This is Helen Miller's first week as
Director of the Institute for Fiscal Studies (IFS). Tomorrow, in
her first speaking engagement as Director, she will discuss the
Labour Government's first year in office and the challenges ahead
at an event hosted jointly with the Institute for Government
(IfG): “Labour's first year in power: Is this still a
mission-driven government?”
Helen will stress the need to move
beyond debates about fiscal headroom and to adopt a coherent tax
strategy rather than tinkering around the edges of tax policy. In
advance of the event, she comments:
"Labour came to office with the
promise of a 'mission-driven' government – a commitment to
long-term thinking and systemic reform. The ambition that we
should be 'raising our sights as a nation' and finding ways to
tackle the big challenges we face is the right
one.
Despite this, we continue to limp from
fiscal event to fiscal event, obsessed with whether run of the
mill revisions to the economic and fiscal outlook have reduced
the fiscal headroom and whether tax or spend takeaways will
follow.

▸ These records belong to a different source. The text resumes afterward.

**config.mk**
```make
export PLATFORM = sky130hd
export DESIGN_NAME = muldiv_unit
export DESIGN_NICKNAME = d
export VERILOG_FILES = /design/src/rtl/muldiv_unit.sv
export SDC_FILE = /design/constraint.sdc
export NUM_CORES = 1
export LEC_CHECK = 0
export ABC_AREA = 1
export CAP_MARGIN = 20
export CORE_AREA = 3 3 249 202
export CTS_CLUSTER_SIZE = 40
export DETAILED_ROUTE_END_ITERATION = 8
export DIE_AREA = 0 0 252 205
export DONT_BUFFER_PORTS = 1
export SKIP_LAST_GASP = 1
export SYNTH_ARGS = -nofsm -noshare
export SYNTH_HDL_FRONTEND = slang
export SYNTH_SLANG_ARGS = --single-unit
```
**constraint.sdc**
```tcl
create_clock -name clk -period 7.4 [get_ports clk]
set_input_delay 1.48 -clock clk [delete_from_list [all_inputs] [get_ports clk]]
set_output_delay 1.48 -clock clk [all_outputs]
set_load 0.005 [all_outputs]
```
**src/rtl/muldiv_unit.sv**
```systemverilog
// Iterative RV32M multiply/divide unit: radix-2 shift-add multiply and restoring
// divide, one bit per cycle, with valid/ready handshakes on both sides.
`ifndef WORD
`define WORD 32
`endif

module muldiv_unit #(
   parameter int unsigned WIDTH = `WORD
) (
   input  logic             clk,
   input  logic             rst_n,
   input  logic             in_valid,
   output logic             in_ready,
   input  logic [2:0]       op,
   input  logic [WIDTH-1:0] src1,
   input  logic [WIDTH-1:0] src2,
   input  logic             flush,
   output logic             out_valid,
   input  logic             out_ready,
   output logic [WIDTH-1:0] result,
   output logic             busy
);

   localparam int unsigned CW = (WIDTH > 1) ? $clog2(WIDTH) : 1;

   typedef enum logic [1:0] {IDLE, CALC, FINISH, DONE} state_t;
   state_t state, state_nx;

   logic [2:0]         op_q;
   logic [WIDTH-1:0]   mcand;
   logic [2*WIDTH-1:0] prod;
   logic               neg_q, spec_q;
   logic [CW-1:0]      cnt;

   logic               accept, is_div, s1_signed, s2_signed, sgn1, sgn2;
   logic               div_zero, ovf, special, neg;
   logic [WIDTH-1:0]   abs1, abs2, spec_val;

   always_comb begin
      is_div    = op[2];
      s1_signed = (op == 3'd1) || (op == 3'd2) || (op == 3'd4) || (op == 3'd6);
      s2_signed = (op == 3'd1) || (op == 3'd4) || (op == 3'd6);
      sgn1      = s1_signed & src1[WIDTH-1];
      sgn2      = s2_signed & src2[WIDTH-1];
      abs1      = sgn1 ? -src1 : src1;
      abs2      = sgn2 ? -src2 : src2;
      div_zero  = is_div && (src2 == '0);
      ovf       = ((op == 3'd4) || (op == 3'd6)) &&
                  (src1 == {1'b1, {(WIDTH-1){1'b0}}}) && (src2 == '1);
      special   = div_zero || ovf;
      spec_val  = '0;
      if (div_zero)
         spec_val = op[1] ? src1 : '1;
      else if (ovf)
         spec_val = op[1] ? '0 : src1;
      // remainder follows the dividend; quotient and MULH* products use both signs
      neg       = (is_div && op[1]) ? sgn1 : (sgn1 ^ sgn2);
      accept    = in_valid && in_ready && !flush;
   end

   // Multiply keeps the multiplier in the low half and shifts right; divide keeps
   // the partial remainder in the high half and the dividend/quotient in the low half.
   logic [WIDTH-1:0]   mcand_sel;
   logic [WIDTH:0]     add_sum, shifted, sub_diff;
   logic [2*WIDTH-1:0] mul_nx, div_nx, full;
   logic [WIDTH-1:0]   div_sel, fin_val;

   always_comb begin
      mcand_sel = prod[0] ? mcand : '0;
      add_sum   = {1'b0, prod[2*WIDTH-1:WIDTH]} + {1'b0, mcand_sel};
      mul_nx    = {add_sum, prod[WIDTH-1:1]};
      shifted   = {prod[2*WIDTH-1:WIDTH], prod[WIDTH-1]};
      sub_diff  = shifted - {1'b0, mcand};
      if (sub_diff[WIDTH])
         div_nx = {shifted[WIDTH-1:0], prod[WIDTH-2:0], 1'b0};
      else
         div_nx = {sub_diff[WIDTH-1:0], prod[WIDTH-2:0], 1'b1};
      full      = neg_q ? -prod : prod;
      div_sel   = op_q[1] ? prod[2*WIDTH-1:WIDTH] : prod[WIDTH-1:0];
      if (spec_q)
         fin_val = prod[WIDTH-1:0];
      else if (op_q[2])
         fin_val = neg_q ? -div_sel : div_sel;
      else if (op_q[1:0] == 2'd0)
         fin_val = full[WIDTH-1:0];
      else
         fin_val = full[2*WIDTH-1:WIDTH];
   end

   always_ff @(posedge clk or negedge rst_n) begin
      if (!rst_n)
         state <= IDLE;
      else
         state <= state_nx;
   end

   always_comb begin
      state_nx = state;
      if (flush) begin
         state_nx = IDLE;
      end else begin
         case (state)
            IDLE:    if (in_valid) state_nx = special ? FINISH : CALC;
            CALC:    if (cnt == '0) state_nx = FINISH;
            FINISH:  state_nx = DONE;
            DONE:    if (out_ready) state_nx = IDLE;
            default: state_nx = IDLE;
         endcase
      end
   end

   always_comb begin
      in_ready  = (state == IDLE);
      busy      = (state != IDLE);
      out_valid = (state == DONE);
   end

   always_ff @(posedge clk or negedge rst_n) begin
      if (!rst_n) begin
         op_q   <= '0;
         mcand  <= '0;
         prod   <= '0;
         neg_q  <= 1'b0;
         spec_q <= 1'b0;
         cnt    <= '0;
         result <= '0;
      end else begin
         case (state)
            IDLE: if (accept) begin
               op_q   <= op;
               neg_q  <= neg;
               spec_q <= special;
               cnt    <= CW'(WIDTH - 1);
               if (special) begin
                  prod  <= {{WIDTH{1'b0}}, spec_val};
                  mcand <= '0;
               end else if (is_div) begin
                  prod  <= {{WIDTH{1'b0}}, abs1};
                  mcand <= abs2;
               end else begin
                  prod  <= {{WIDTH{1'b0}}, abs2};
                  mcand <= abs1;
               end
            end
            CALC: begin
               prod <= op_q[2] ? div_nx : mul_nx;
               cnt  <= cnt - CW'(1);
            end
            FINISH: if (!flush) result <= fin_val;
            default: ;
         endcase
      end
   end

endmodule

```
# [Word level (Yosys, flattened, before mapping)]
# Index checks and enable logic that the tools add are counted.
[totals] ff_bits=140 inputBits=72 out_inout_bits=35 wordCells=86
[op_classes] addsub=7 n_eq_ne=13 muxes=30 bitwise=4 reduce_logical=24
[ops] cell="32-bit two-way mux" count=16
[ops] cell="64-bit two-way mux" count=4
[ops] cell="64-bit one-hot mux with 2 select lines" count=1
[ops] cell="32-bit negator" count=3
[ops] cell="32-bit equality test, second input constant" count=2
[ops] cell="64-bit negator" count=1
[ops] cell="32-bit by 32-bit adder with 33-bit output" count=1
[ops] cell="33-bit by 32-bit subtractor with 33-bit output" count=1
[ops] cell="32-bit zero test" count=1
[ops] cell="2-bit two-way mux" count=5
[ops] cell="5-bit one-hot mux with 2 select lines" count=1
[ops] cell="2-bit one-hot mux with 4 select lines" count=1
[ops] cell="1-bit logical OR" count=7
[ops] cell="3-bit equality test, second input constant" count=2
[ops] cell="1-bit logical AND" count=6
[ops] cell="3-bit by 2-bit != test with 1-bit output, second input constant" count=2
[ops] cell="2-bit AND reduction" count=3
[ops] cell="5-bit zero test" count=1
[ops] cell="5-bit two-way mux" count=1
[ops] cell="5-bit by 1-bit subtractor with 5-bit output, second input constant" count=1
[ops] cell="2-bit equality test, second input constant" count=2
[ops] cell="2-bit zero test" count=2
[ops] cell="2-bit nonzero test" count=2
[ops] cell="3-bit by 1-bit equality test with 1-bit output, second input constant" count=1
[ops] cell="10 further kinds" count=11

# [Longest topological paths before layout]
# Gate-level depths: netlist of run 1.
[depth] word_depth=10 ltp_mapped=22 ltp_nobuf=20

# [Least setup slack after synthesis of run 1]
# OpenSTA, ideal clock, no wires.
[synth_timing] path_kind="input-to-reg" start="in src1[1]" end="reg prod[1]" setup_time_ps=118 arrival_ps=2876 required_ps=7282 path_slack_ps=4407 path_stages=12 n_path_buf=1 path_cell_list="inv_1 -> ha_1 -> nand3_1 -> nor2_2 -> nand4_1 -> nor2_1 -> nor2_2 -> buf_2 -> nand2_1 -> nand3_1 -> a21oi_1 -> nor2_1"
[synth_via] elab_chain_cells=8 elab_cells_between_ends=14 cone_classes="1 x add/sub; 1 x eq/ne; 9 x mux; 3 x reduce/logical"
[synth_rtl] element="from (decl)" line="15" rtl="input logic [WIDTH-1:0] src1,"
[synth_rtl] element="parallel branches: the longest is 5 deep, another holds 32-bit negator"
[synth_rtl] element="32-bit two-way mux *" line="134" rtl="if (special) begin"
[synth_rtl] element="64-bit two-way mux *" line="129" rtl="IDLE: if (accept) begin"
[synth_rtl] element="64-bit one-hot mux with 2 select lines *" line="128" rtl="case (state)"
[synth_rtl] element="to (signal assigned)" line="135" rtl="prod <= {{WIDTH{1'b0}}, spec_val};"
[synth_rtl] element="to (signal assigned)" line="138" rtl="prod <= {{WIDTH{1'b0}}, abs1};"
[synth_rtl] element="to (signal assigned)" line="141" rtl="prod <= {{WIDTH{1'b0}}, abs2};"
[synth_rtl] element="to (decl)" line="31" rtl="logic [2*WIDTH-1:0] prod;"
# Mark *: on every way between the ends. The select of a mux whose other input is x is not followed.
# A chain may end at the register's enable or synchronous reset.

# [Final worst setup path of run 1]
[layout_timing] start="reg op_q[1]" end="reg result[25]"
[layout_via] elab_chain_cells=5 elab_cells_between_ends=7 cone_classes="1 x add/sub; 5 x mux; 1 x reduce/logical"
[layout_rtl] element="from (decl)" line="29" rtl="logic [2:0] op_q;"
[layout_rtl] element="from (signal assigned)" line="130" rtl="op_q <= op;"
[layout_rtl] element="32-bit two-way mux" line="79" rtl="div_sel = op_q[1] ? prod[2*WIDTH-1:WIDTH] : prod[WIDTH-1:0];"
[layout_rtl] element="32-bit negator" line="83" rtl="fin_val = neg_q ? -div_sel : div_sel;"
[layout_rtl] element="32-bit two-way mux" line="83"
[layout_rtl] element="32-bit two-way mux *" line="82" rtl="else if (op_q[2])"
[layout_rtl] element="32-bit two-way mux *" line="80" rtl="if (spec_q)"
[layout_rtl] element="to (signal assigned)" line="149" rtl="FINISH: if (!flush) result <= fin_val;"
[layout_rtl] element="to (decl)" line="20" rtl="output logic [WIDTH-1:0] result,"
# Every way passes the cells marked *; elsewhere a longest branch is shown, timed or not.

==> results.yml, run 1 <==
run_status:
  outcome: "finished clean"
timing:
  period_needed_ns: 3.78
  rsz0062_at_grt: "false"
  final-hold-violation-count: 0
  relSlewSlack_pct: 30.1
  whs_ns: 0.508
  setup_viol_count_final: 0
  max_freq_ghz: 0.265
  final.setup.tns_ns: 0
  drv_slew: 0
  skew_ns: 0.0148
  layout_setup_ws_ns: 3.62
  timing.final.crit_share_pct: 51.0
  tightest_slew_ns: 1.05
routing:
  drt-wirelength-per-cell_um: 21.1
  drcViolationCount: 0
  first_iter_violations: 3122
  highest_layer: "met4"
  viasPerCell: 5.74
  wirelength_um: 86800
  vias: 23600
  ant_nets: 0
  wl_met1_um: 38800
  dr_wl_met2_um: 33800
  first_pass_iters: 6
  wl_met3_um: 11800
yosys:
  synth_edf_count: 0
  syn_inst: 3562
  synth-seq-area-share_pct: 18.3
  synthFlopType: "dfrtp_1"
  syn_nets: 3711
  async_reset_ff_share_pct: 100
  ys_seq_elements: 140
  syn_area_um2: 19200
  synthDistinctLibCells: 44
  yosys_warnings: 0
  avgSynthCellArea_um2: 5.38
layout:
  syn_to_final_growth_pct: 4.65
  instances_no_fill: 4105
  layout_common_cells: "nand2_1, nand3_1, nor2_1"
  insertedDiodeCount: 0
  layout.nets: 3612
  fillers: 5500
  final_area_um2: 20100
  utilization_pct: 41.7
  drive_gt1_share_pct: 3.57
  layout_commonest_cell: "nand2_1"
power_and_ir_drop:
  internal-power_mw: 3.65
  seqPwrFrac_pct: 19.7
  p_leak_nw: 10.2
  power.density_nw_per_um2: 498
  clock_power_share_pct: 8.7
  ir_drop_uv: 383
  power_frac_comb_pct: 71.6
  sw_frac_of_total_pct: 63.5
  power_mw: 9.99
  p_sw_mw: 6.35
global_routing:
  grt_max_degree: 141
  antenna_found_initial: 0
  grt_pass1_wl_um: 131000
  grt_pass1_vias: 21200
  grt_util_all_layers_pct: 33.1
  gr-total-overflow: 0
placement:
  numPortBuffers: 0
  placed_cell_area_um2: 19500
  gp_congestion: 1.02
  preCtsSetupSlack_ns: 3.59
  dpl.hpwl_um: 68100
  place_inst: 4073
worst_setup_path:
  critical_path.endpoint_type: "register"
  crit_type: "register to register"
  cp.required_ns: 7.76
  arrival_ns: 4.13
  crit_fanout: 39
  startpoint_type: "register"
clocking:
  tritoncts: "done"
  ctsHoldBuffers: 0
  cts_made_buffers: 17
  htree_num_levels: 4
  numClockSinks: 140
  clock-root-buffer: "clkbuf_16"
  ctsResizeCount: 0
  clock_path_buffers: 2
  clk_pin_slew_ns: 0.07
  post_cts_buffers: 0
  clkLatencyLatePin_ns: 0.47
floorplan:
  die_y_um: 205
  die-area_um2: 51700
  die_w_um: 252
  coreArea_um2: 48100
  start_util_pct: 39.9
  fp-row-count: 72
  io_pins: 107
job:
  drv_cap: 0
hold_path:
  hold_path.class: "register to register"
-- cell type report --
class	count	area [um2]	area share [%]
inverters	396	1490	7.41
clock buffers	19	433	2.16
well taps	629	787	3.92
flip-flops and latches	140	3510	17.5
multi-input cells	2891	13600	67.7
clock inverters	13	133	0.661
repair buffers	17	128	0.636
-- state kept, by name (all words and copies together), names as in the netlist --
name    cells
cnt         5
mcand      32
neg_q       1
op_q        3
prod       64
result     32
spec_q      1
state       2
-- cell families after synthesis --
family                     synth area share [%]
DFF                                        18.3
buffers and inverters                      11.0
and+or+nand+nor                            48.0
AOI/OAI and AO/OA                          15.2
adders and majority gates                  5.10
xor gates and xnor gates                   2.42
-- metal layers --
metal,track usage (%),vias to the layer above
li1,-,11300
met1,48.7,10700
met2,46.4,1374
met3,9.77,134
met4,9.24,0
met5,0,-
-- critical path, cell delays in order, from the launching register on --
cell and delay, ns:
dfrtp_2 0.95, buf_4 0.51, inv_2 0.37, nand2_1 0.14
nand2_1 0.12, nor2_1 0.17, nand2_1 0.11, inv_2 0.05
nand2_1 0.08, nor2_1 0.40, nand2_1 0.19, a21oi_1 0.16
nor2_1 0.06, nor2_1 0.14, nand2_1 0.07, nand2_1 0.06
nand2_1 0.05
-- final timing paths --
path	from	to	slack [ns]	cells after the start
max in group asynchronous	rst_n	op_q[2]$_DFFE_PN0P_	6.35	0
hold reg to reg	result[14]$_DFFE_PN0P_	result[14]$_DFFE_PN0P_	0.51	2
setup / recovery	op_q[1]$_DFFE_PN0P_	result[25]$_DFFE_PN0P_	3.62	16
hold / removal	result[14]$_DFFE_PN0P_	result[14]$_DFFE_PN0P_	0.51	2
setup reg to reg	op_q[1]$_DFFE_PN0P_	result[25]$_DFFE_PN0P_	3.62	16
min in group asynchronous	rst_n	result[14]$_DFFE_PN0P_	0.71	0
-- power by group through the flow --
stage / Clock, mW / Sequential (mW) / Combinational (mW)
finish: 0.874 / 1.97 / 7.15
CTS: 0.888 / 1.91 / 6.88
detailed placement: 0 / 1.92 / 6.84
global route: 0.909 / 1.97 / 7.92
global placement: 0 / 1.93 / 6.88
floorplan: 0 / 1.41 / 5.10
-- synthesized netlist by cell type, types with 13 or more instances --
cell type  number  share of area, %
nand3_1       414                11
xor2_1         38               1.7
nor3_1         27              0.70
inv_1         382               7.5
nand4_1        61               2.0
dfrtp_1       140                18
a21oi_1       226               5.9
o21ai_1        21              0.55
o21ai_0       247               6.4
or2_2          13              0.42
buf_2          24              0.63
clkbuf_1       74               1.4
nor2_1        396               7.8
nand3b_1       17              0.67
buf_1          20              0.39
nand2_1      1242                24
xnor2_1        15              0.69
ha_1           75               4.9
Note: power is estimated with default switching activity, not from simulation.
==> run 2: changes to the inputs <==
Settings changed: ABC_AREA 1 to 0, CORE_AREA 3 3 249 202 to 3 3 230 187, DIE_AREA 0 0 252 205 to 0 0 233 190.
Clock period 7.4 ns to 3.75 ns, I/O delays scaled along.
==> results.yml, run 2 <==
routing:
  drt-wirelength-per-cell_um: 24.5
  wirelength_um: 67500
  first_iter_violations: 2319
  first_pass_iters: 8
  vias: 17500
  drcViolationCount: 0
  viasPerCell: 6.35
  ant_nets: 0
yosys:
  synth_top_cell_area_share_pct: 21.6
  synthTopCellsByCount: "nor2_1, a21oi_1, nand2_1"
  synth-seq-area-share_pct: 21.6
  yosysTopAreaCell: "dfrtp_1"
  synthDistinctLibCells: 87
  synthFlopType: "dfrtp_1"
  synth.area.top_cells: "dfrtp_1, a21oi_1, o21ai_0"
  yosys_warnings: 0
  avgSynthCellArea_um2: 7.30
  synth_edf_count: 0
  async_reset_ff_share_pct: 100
  syn_inst: 2220
  synth.most_common_cell: "nor2_1"
  ys_seq_elements: 140
  syn_area_um2: 16200
  syn_nets: 2369
layout:
  layout_common_cells: "nor2_1, a21oi_1, nand2_1"
  largest_reg_flops: 64
  top_regs: "prod x64, mcand x32, result x32"
  syn_to_final_growth_pct: 10.5
  final_area_um2: 17900
  layout_commonest_cell: "nor2_1"
  instances_no_fill: 2754
  layout.nets: 2346
  fillers: 4154
  drive_gt1_share_pct: 10.4
  regMostFlops: "prod"
  utilization_pct: 44.0
  insertedDiodeCount: 0
clocking:
  post_cts_buffers: 0
  clkLatencyLatePin_ns: 0.46
  cts_made_buffers: 17
  clock-root-buffer: "clkbuf_16"
  tritoncts: "done"
  numClockSinks: 140
  clock_path_buffers: 2
  htree_num_levels: 4
  clk_pin_slew_ns: 0.07
timing:
  skew_ns: 0.0190
  rsz0062_at_grt: "false"
  final-hold-violation-count: 0
  final.setup.tns_ns: 0
  relSlewSlack_pct: 41.5
  timing.final.crit_share_pct: 96.0
  period_needed_ns: 3.60
  max_freq_ghz: 0.278
  drv_slew: 0
  setup_viol_count_final: 0
  tightest_slew_ns: 0.878
worst_setup_path:
  crit_type: "register to register"
  cp.required_ns: 4.06
  r2r-end: "prod[48]$_DFFE_PN0P_"
  r2r_setup_slack_ns: 0.15
  critical_path.endpoint_type: "register"
  crit_fanout: 19
  arrival_ns: 3.92
  r2r_start: "prod[31]$_DFFE_PN0P_"
  worstRegToRegCells: 16
  startpoint_type: "register"
floorplan:
  die_y_um: 190
  fp-row-count: 66
  coreArea_um2: 40700
  start_util_pct: 39.8
  die_w_um: 233
  io_pins: 107
  die-area_um2: 44300
global_routing:
  gr-total-overflow: 0
  grt_max_degree: 141
  antenna_found_initial: 1
  grt_util_all_layers_pct: 30.1
  grt_pass1_vias: 16100
  grt_pass1_wl_um: 102000
hold_path:
  hold_path.class: "input pin to asynchronous set/reset pin"
power_and_ir_drop:
  ir_drop_uv: 469
  power_mw: 16.2
  p_leak_nw: 7.60
  power.density_nw_per_um2: 903
placement:
  gp_congestion: 1.02
  place_inst: 2719
  placed_cell_area_um2: 17300
  dpl.hpwl_um: 52200
  numPortBuffers: 0
run_status:
  outcome: "finished clean"
job:
  drv_cap: 0
run 2: cell count changes after synthesis, sizes merged, moves of 69 or more:
cell / previous run / this run
clkbuf: 76 / 149
inv: 392 / 72
mux2i: 0 / 76
nand2: 1254 / 215
nand3: 416 / 65
nor2: 410 / 221
o21ai: 280 / 211
xnor2: 15 / 101
run 2: repair_timing:
item | CTS | global route
gates resized for setup | 0 | 9
endpoints found under the setup margin | 0 | 8
endpoints found under the hold margin | 136 | 109
run 2: cell families (layout without fill, tap and decap cells):
family	after synthesis	count (layout)	synth area share, %
multiplexers	92	92	5.80
AO/OA/AOI/OAI	727	727	27.9
flip-flops	140	140	21.6
XOR/XNOR	190	190	10.3
adder cells (fa/ha/maj)	77	77	6.04
buffers and inverters	249	239	6.11
AND/OR/NAND/NOR	745	745	22.2
run 2: cell type report:
| class | instances | area, um2 | area share (%) |
|---|---|---|---|
| clock buffer | 18 | 439 | 2.45 |
| clock inverter | 14 | 120 | 0.670 |
| inverter | 74 | 278 | 1.55 |
| multi-input combinational | 1831 | 11800 | 65.8 |
| sequential | 140 | 3510 | 19.6 |
| tap | 544 | 681 | 3.80 |
| timing repair buffer | 133 | 1100 | 6.13 |
run 2: stage by stage:
step / setup slack, ns / hold WS (ns)
2_1_floorplan: 0.107 / 0.449
3_3_place_gp: 0.0917 / 0.458
3_5_place_dp: 0.0438 / 0.459
4_1_cts: 0.188 / -0.0335
5_1_grt: 0.0103 / 0.136
6_report: 0.148 / 0.139
run 2: power by group:
group / switching, mW / internal, mW / leakage (nW) / total (mW)
combinational: 7.07 / 4.39 / 5.60 / 11.5
sequential: 0.872 / 2.14 / 1.72 / 3.02
clock: 0.828 / 0.887 / 0.269 / 1.72
total: 8.77 / 7.42 / 7.60 / 16.2
run 2: how the worst max path moves through the flow:
| stage | from | to | slack, ns | depth (start not counted) |
|---|---|---|---|---|
| after CTS | prod[0]$_DFFE_PN0P_ | result[30]$_DFFE_PN0P_ | 0.19 | 11 |
| after floorplan | op_q[1]$_DFFE_PN0P_ | result[30]$_DFFE_PN0P_ | 0.11 | 15 |
| after detailed placement | src2[17] | prod[23]$_DFFE_PN0P_ | 0.04 | 10 |
| final | prod[31]$_DFFE_PN0P_ | prod[48]$_DFFE_PN0P_ | 0.15 | 16 |
| after global routing | prod[31]$_DFFE_PN0P_ | prod[48]$_DFFE_PN0P_ | 0.01 | 16 |
| after global placement | src2[17] | prod[20]$_DFFE_PN0P_ | 0.09 | 10 |
run 2: worst max-delay path, cell delays in order (launching register included):
cell      delay (ns)
dfrtp_1         0.37
inv_1           0.17
ha_1            0.22
fa_1            0.20
nand2b_1        0.19
a21oi_2         0.10
buf_4           0.16
o21ba_2         0.24
o21a_1          0.23
buf_4           0.15
o211ai_1        0.28
o211a_1         0.31
buf_12          0.18
buf_4           0.26
nor2_1          0.10
a21oi_1         0.16
o221ai_1        0.15
run 2: metal layers:
layer,wire length [um],GRT usage [%],vias up
li1,-,-,8012
met1,30900,44.9,8400
met2,27700,42.3,972
met3,7370,7.71,100
met4,1620,8.00,0
met5,0,0,-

We need to break out of this
cycle.
I think it's safe to assume that the
Chancellor will stick to her fiscal rules. But that alone doesn't
automatically equate to sustainable public finances. As the
Office for Budget Responsibility reminded us all last week, there
is a long list of adverse fiscal risks – put more bluntly, there
are lots of reasons that demands for government spending could
run far ahead of tax revenues. However much this, or any future,
government is willing to tax and spend, it won't be enough. We
need better designed policies. And we desperately need economic
growth: while that wouldn't eliminate the need for trade-offs it
would make them more
palatable.
Politicians need to level with voters
about the scale of the challenges and to make the case for bold
reforms. Lessons must be learned from the recent disability
benefits U-turn, and learned quickly, so that reform efforts in
other areas land more
successfully.
The rest of us should ask better
questions of government. In the run up to this autumn's Budget,
the key questions should not be simply how much taxes might need
to rise and which ones the Chancellor might turn to. It should be
how the government can reform taxes so that they achieve their
objectives while doing less damage to growth. How the government
raises over £1,100 billion each year is more important than
whether or how it raises a few more tens of billions. A
government with growth as its number one mission needs to use all
the policy tools at its
disposal.”
ENDS
Notes to Editor
Joint IFS/IFG event: Labour's first
year in power
On Tuesday 15th July from 10:30 to
11:30
Institute for Government, 2 Carlton Gardens, London SW1Y 5AA (and
online)
To attend in person please register
here.
If you won't be able to come in
person, the event will be live-streamed, and you can sign up to
watch online here.
To mark the first year of Sir becoming Prime Minister, the
Institute for Government and Institute for Fiscal Studies will be
hosting a joint event to explore what progress the government has
made and whether this Government is really doing things
differently to its predecessors. The expert panel will
include:
-
Helen Miller, Director of the
Institute for Fiscal Studies (in her first appearance in the
role)
-
Gemma Tetlow, Chief Economist of the
Institute for Government
- Stephen Bush, Financial Times columnist and associate
editor
The event will be chaired by Dr Hannah
White, Director and CEO of the Institute for
Government.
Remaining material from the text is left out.